» EXERCISE
Please work out how many lines in the entries below include the string "asynchronous", and reply with the number alone.
DATA RECORDS Start Marker
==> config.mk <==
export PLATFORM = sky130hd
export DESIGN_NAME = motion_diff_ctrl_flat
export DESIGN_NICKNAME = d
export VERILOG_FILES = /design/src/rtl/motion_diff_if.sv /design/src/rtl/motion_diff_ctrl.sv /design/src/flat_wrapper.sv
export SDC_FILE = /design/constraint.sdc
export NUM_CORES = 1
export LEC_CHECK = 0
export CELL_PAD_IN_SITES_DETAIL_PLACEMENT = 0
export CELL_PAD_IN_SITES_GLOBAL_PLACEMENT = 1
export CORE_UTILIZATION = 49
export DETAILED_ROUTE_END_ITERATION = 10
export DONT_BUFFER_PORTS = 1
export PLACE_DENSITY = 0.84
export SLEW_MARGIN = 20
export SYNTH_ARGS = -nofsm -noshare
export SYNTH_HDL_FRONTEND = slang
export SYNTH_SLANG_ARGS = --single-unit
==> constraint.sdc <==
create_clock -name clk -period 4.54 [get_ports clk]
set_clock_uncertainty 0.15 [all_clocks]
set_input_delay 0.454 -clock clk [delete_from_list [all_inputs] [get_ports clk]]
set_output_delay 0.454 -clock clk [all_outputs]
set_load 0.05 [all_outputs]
DATA RECORDS End Marker
DATA RECORDS Start Marker
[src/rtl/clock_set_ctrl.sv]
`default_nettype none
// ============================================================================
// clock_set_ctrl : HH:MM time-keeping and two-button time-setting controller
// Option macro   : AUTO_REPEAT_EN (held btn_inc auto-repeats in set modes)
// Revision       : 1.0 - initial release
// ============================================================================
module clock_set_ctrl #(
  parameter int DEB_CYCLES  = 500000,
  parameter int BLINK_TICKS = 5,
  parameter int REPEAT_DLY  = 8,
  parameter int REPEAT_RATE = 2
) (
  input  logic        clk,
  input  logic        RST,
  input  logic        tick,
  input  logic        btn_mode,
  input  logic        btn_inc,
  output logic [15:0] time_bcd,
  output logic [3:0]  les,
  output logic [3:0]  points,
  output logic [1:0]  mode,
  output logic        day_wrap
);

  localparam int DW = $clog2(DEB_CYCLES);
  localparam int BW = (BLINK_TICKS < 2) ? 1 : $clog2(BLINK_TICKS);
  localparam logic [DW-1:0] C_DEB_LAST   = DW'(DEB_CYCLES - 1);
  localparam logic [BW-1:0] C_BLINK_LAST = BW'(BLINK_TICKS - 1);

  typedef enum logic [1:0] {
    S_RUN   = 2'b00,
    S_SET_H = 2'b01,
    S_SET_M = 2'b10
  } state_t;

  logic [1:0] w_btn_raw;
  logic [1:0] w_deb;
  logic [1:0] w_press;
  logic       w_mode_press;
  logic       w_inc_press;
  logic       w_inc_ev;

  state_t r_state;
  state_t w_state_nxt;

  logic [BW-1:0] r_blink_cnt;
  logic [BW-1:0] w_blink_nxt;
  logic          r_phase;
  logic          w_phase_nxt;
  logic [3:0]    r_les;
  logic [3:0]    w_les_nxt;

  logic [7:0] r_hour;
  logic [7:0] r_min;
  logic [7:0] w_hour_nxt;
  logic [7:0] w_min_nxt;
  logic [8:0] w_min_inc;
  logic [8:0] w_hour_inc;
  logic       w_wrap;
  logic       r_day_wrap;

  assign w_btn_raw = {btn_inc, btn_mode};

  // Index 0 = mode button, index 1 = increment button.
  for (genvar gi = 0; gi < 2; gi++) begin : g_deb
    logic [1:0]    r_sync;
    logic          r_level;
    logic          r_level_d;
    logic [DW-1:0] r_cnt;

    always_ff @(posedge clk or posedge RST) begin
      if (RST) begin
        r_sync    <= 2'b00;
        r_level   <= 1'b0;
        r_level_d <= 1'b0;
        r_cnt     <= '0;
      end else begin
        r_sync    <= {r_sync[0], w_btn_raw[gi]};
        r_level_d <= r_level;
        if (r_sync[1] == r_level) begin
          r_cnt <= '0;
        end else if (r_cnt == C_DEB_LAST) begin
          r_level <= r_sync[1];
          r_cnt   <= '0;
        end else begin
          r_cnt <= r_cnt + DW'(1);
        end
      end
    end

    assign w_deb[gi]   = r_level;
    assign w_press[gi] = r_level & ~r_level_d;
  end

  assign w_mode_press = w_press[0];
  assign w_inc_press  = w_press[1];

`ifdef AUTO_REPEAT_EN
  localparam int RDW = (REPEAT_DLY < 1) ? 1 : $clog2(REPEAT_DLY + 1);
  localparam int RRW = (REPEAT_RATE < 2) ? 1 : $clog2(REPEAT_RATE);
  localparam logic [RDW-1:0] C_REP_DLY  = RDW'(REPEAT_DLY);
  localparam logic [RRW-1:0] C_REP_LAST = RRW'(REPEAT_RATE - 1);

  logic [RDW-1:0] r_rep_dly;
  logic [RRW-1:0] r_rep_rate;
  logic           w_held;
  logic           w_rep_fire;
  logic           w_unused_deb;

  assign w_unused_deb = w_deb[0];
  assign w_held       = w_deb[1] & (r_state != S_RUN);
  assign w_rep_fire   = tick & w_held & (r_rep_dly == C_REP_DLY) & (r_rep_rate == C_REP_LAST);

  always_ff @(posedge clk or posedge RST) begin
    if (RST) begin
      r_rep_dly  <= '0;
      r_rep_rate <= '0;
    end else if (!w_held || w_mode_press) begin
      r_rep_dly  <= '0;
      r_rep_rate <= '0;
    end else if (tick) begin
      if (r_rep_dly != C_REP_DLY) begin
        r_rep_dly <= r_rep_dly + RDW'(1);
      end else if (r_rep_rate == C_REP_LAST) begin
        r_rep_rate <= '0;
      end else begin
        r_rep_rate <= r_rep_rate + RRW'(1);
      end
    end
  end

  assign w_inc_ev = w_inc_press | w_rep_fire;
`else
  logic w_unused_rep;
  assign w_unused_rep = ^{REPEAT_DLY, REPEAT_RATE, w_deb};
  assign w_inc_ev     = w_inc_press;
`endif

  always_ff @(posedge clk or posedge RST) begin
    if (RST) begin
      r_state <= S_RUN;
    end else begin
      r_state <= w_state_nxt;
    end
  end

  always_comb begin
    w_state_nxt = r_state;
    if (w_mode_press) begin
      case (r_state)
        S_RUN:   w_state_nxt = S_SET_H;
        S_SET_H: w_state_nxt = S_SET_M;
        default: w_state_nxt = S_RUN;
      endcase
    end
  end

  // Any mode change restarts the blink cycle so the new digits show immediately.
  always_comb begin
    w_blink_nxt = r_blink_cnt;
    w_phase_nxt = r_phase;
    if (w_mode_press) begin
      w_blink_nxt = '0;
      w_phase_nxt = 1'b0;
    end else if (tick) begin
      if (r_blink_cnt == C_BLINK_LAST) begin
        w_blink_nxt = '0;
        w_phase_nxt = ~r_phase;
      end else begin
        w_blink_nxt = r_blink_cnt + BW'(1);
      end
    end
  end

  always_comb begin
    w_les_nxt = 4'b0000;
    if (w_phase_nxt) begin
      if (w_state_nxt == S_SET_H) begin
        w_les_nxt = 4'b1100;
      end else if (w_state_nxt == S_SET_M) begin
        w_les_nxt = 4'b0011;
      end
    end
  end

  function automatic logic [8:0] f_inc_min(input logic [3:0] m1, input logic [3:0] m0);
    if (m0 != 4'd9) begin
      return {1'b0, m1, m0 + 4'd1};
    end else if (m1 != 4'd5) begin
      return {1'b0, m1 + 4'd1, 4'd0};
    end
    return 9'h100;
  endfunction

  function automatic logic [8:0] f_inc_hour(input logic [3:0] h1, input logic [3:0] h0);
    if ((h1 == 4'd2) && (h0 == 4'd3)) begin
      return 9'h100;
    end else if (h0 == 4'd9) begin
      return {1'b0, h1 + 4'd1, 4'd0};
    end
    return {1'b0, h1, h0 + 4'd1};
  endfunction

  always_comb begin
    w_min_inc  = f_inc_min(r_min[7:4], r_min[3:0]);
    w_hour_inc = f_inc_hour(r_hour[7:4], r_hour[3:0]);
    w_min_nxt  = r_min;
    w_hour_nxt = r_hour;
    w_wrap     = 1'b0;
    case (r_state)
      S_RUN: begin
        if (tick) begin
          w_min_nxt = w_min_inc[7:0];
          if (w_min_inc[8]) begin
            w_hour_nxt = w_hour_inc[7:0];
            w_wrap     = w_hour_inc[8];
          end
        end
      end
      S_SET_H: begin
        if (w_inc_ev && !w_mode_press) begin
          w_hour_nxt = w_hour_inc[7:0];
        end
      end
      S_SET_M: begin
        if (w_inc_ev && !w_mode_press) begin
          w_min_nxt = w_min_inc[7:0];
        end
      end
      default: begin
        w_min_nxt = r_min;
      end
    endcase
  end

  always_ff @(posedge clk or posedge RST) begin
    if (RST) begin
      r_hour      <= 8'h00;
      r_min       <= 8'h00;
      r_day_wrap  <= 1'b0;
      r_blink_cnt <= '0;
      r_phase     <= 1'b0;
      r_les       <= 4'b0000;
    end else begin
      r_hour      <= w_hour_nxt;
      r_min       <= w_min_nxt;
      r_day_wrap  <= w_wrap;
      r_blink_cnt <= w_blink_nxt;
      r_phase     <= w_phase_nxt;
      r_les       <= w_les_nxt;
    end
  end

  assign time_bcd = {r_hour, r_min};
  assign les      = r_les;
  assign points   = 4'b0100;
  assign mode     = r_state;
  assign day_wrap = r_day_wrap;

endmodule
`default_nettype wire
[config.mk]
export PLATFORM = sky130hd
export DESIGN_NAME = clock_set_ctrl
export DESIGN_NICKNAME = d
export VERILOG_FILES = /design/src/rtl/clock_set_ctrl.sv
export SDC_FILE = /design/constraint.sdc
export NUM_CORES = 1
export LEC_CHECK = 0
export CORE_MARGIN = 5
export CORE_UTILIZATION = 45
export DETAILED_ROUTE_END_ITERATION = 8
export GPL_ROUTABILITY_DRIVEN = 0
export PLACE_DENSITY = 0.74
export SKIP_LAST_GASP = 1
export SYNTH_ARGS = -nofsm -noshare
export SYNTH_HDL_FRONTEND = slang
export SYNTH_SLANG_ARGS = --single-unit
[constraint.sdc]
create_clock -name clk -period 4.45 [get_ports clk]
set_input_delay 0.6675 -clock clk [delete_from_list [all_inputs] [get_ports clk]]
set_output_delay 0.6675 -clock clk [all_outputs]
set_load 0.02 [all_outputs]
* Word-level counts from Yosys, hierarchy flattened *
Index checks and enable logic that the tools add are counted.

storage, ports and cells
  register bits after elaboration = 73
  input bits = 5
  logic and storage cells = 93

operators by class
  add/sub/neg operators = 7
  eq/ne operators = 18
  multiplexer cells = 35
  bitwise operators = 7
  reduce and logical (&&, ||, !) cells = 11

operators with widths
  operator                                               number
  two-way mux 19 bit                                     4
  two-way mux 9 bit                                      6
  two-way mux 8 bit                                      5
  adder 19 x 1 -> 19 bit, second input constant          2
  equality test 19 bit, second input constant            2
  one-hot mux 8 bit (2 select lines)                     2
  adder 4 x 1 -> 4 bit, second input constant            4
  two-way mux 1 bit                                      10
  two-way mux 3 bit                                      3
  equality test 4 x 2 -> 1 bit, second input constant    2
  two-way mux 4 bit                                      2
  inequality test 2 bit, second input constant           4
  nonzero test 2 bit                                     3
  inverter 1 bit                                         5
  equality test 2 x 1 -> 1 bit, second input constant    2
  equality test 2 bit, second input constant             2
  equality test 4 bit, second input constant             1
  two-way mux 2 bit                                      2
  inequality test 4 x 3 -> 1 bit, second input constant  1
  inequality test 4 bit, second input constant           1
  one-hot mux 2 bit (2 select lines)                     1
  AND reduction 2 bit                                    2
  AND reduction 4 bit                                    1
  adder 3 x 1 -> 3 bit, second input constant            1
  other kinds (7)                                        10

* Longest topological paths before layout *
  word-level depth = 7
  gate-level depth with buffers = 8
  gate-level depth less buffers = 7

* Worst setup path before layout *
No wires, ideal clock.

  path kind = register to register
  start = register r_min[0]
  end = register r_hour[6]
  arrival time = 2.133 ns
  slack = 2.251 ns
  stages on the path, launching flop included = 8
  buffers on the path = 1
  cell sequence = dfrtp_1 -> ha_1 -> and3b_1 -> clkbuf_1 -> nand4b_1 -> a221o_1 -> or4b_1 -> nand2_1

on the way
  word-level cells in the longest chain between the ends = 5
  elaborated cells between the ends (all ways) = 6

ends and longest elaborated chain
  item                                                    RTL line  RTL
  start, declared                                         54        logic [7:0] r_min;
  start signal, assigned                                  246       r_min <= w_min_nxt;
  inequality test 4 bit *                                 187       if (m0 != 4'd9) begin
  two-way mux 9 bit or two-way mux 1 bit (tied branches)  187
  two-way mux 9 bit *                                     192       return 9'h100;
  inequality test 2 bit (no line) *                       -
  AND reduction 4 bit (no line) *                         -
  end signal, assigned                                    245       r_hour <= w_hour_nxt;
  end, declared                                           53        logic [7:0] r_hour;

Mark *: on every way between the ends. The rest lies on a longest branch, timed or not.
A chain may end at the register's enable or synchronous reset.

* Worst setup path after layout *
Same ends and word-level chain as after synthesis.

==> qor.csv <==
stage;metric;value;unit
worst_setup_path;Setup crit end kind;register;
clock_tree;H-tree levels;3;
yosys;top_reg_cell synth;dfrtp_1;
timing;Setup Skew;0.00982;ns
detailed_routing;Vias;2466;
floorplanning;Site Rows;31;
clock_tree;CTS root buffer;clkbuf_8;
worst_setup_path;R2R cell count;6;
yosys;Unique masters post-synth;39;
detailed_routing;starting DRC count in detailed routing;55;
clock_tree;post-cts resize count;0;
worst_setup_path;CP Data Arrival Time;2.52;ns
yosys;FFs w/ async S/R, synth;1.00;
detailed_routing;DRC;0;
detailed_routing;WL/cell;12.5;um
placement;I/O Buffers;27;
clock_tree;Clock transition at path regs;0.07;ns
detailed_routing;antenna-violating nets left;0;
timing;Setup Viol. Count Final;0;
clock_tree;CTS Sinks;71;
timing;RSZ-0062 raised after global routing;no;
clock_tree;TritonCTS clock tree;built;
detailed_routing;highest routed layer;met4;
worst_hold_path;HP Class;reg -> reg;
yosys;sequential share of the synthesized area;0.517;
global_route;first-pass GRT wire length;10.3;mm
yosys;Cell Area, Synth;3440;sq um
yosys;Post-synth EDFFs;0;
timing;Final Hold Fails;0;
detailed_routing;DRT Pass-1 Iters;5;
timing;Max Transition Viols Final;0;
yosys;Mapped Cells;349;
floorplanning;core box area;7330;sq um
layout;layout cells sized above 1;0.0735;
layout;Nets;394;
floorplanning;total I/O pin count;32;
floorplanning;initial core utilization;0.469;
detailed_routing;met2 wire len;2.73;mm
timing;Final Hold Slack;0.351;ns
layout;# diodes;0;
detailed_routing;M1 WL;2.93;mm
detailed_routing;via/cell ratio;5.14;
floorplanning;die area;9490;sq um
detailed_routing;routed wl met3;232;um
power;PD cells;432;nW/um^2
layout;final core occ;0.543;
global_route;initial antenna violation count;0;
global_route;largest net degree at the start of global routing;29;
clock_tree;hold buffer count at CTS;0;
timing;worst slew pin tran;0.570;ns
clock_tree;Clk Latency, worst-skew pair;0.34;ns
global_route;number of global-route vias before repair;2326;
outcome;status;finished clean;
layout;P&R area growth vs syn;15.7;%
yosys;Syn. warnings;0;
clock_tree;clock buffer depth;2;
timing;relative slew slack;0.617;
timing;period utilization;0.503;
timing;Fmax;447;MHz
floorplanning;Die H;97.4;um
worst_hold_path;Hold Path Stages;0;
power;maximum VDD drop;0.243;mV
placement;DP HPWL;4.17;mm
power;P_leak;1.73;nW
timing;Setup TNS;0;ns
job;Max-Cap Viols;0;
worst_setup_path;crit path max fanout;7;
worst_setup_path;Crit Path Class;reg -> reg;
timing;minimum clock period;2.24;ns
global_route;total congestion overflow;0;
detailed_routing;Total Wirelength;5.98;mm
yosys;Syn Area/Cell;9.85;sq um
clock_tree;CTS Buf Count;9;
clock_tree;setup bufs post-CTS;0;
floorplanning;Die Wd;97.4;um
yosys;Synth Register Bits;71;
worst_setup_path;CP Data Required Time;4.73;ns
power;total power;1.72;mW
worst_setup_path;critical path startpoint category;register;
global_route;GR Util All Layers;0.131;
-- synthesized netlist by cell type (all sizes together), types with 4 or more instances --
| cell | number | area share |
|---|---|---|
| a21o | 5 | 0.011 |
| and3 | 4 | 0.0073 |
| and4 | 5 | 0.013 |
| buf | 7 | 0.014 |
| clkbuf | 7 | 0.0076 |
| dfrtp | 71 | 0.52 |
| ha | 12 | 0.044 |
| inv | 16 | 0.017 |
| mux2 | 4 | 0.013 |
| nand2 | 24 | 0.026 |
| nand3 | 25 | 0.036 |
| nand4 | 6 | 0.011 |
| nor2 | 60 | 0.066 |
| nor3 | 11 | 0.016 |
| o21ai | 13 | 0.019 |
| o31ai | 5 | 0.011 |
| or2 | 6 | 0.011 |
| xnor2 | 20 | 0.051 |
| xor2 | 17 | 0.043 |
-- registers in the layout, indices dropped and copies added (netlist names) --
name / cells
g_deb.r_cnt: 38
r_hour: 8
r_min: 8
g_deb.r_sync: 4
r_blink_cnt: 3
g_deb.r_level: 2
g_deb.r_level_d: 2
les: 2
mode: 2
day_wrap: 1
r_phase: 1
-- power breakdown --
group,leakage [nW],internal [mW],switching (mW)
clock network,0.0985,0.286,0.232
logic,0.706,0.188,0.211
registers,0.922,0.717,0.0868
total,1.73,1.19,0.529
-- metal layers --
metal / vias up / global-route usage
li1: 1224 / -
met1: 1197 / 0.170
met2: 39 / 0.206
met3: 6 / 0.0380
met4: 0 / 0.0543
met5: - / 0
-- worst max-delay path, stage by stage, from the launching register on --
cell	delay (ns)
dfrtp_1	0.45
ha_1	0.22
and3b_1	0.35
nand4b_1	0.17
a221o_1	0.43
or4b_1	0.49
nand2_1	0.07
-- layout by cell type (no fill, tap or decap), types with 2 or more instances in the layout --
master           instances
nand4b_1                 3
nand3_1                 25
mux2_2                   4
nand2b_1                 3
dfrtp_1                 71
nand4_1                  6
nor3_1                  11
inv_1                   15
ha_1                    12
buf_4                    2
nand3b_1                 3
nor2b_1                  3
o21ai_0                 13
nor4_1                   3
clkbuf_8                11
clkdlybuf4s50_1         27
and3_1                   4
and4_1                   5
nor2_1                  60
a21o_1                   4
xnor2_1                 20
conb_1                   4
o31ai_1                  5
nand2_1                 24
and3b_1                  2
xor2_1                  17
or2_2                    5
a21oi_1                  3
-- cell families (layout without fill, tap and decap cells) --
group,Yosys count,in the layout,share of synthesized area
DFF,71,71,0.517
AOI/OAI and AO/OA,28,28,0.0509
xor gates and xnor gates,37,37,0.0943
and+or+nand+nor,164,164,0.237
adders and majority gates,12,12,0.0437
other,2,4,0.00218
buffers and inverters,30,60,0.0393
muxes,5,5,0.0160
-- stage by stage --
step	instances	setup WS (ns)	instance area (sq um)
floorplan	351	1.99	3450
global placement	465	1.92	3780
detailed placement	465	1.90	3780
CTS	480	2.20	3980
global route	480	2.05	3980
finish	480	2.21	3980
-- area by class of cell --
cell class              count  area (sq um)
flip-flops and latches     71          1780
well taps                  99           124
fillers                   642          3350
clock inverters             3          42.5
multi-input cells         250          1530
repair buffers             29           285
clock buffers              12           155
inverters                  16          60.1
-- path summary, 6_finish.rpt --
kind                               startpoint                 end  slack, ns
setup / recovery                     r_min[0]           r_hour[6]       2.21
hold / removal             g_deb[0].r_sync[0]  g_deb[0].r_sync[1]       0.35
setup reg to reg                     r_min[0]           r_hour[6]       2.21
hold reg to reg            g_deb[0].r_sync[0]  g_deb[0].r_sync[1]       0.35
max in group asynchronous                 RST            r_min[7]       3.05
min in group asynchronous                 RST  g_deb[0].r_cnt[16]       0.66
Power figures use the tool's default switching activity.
DATA RECORDS End Marker
» ANSWER TO THIS TASK
2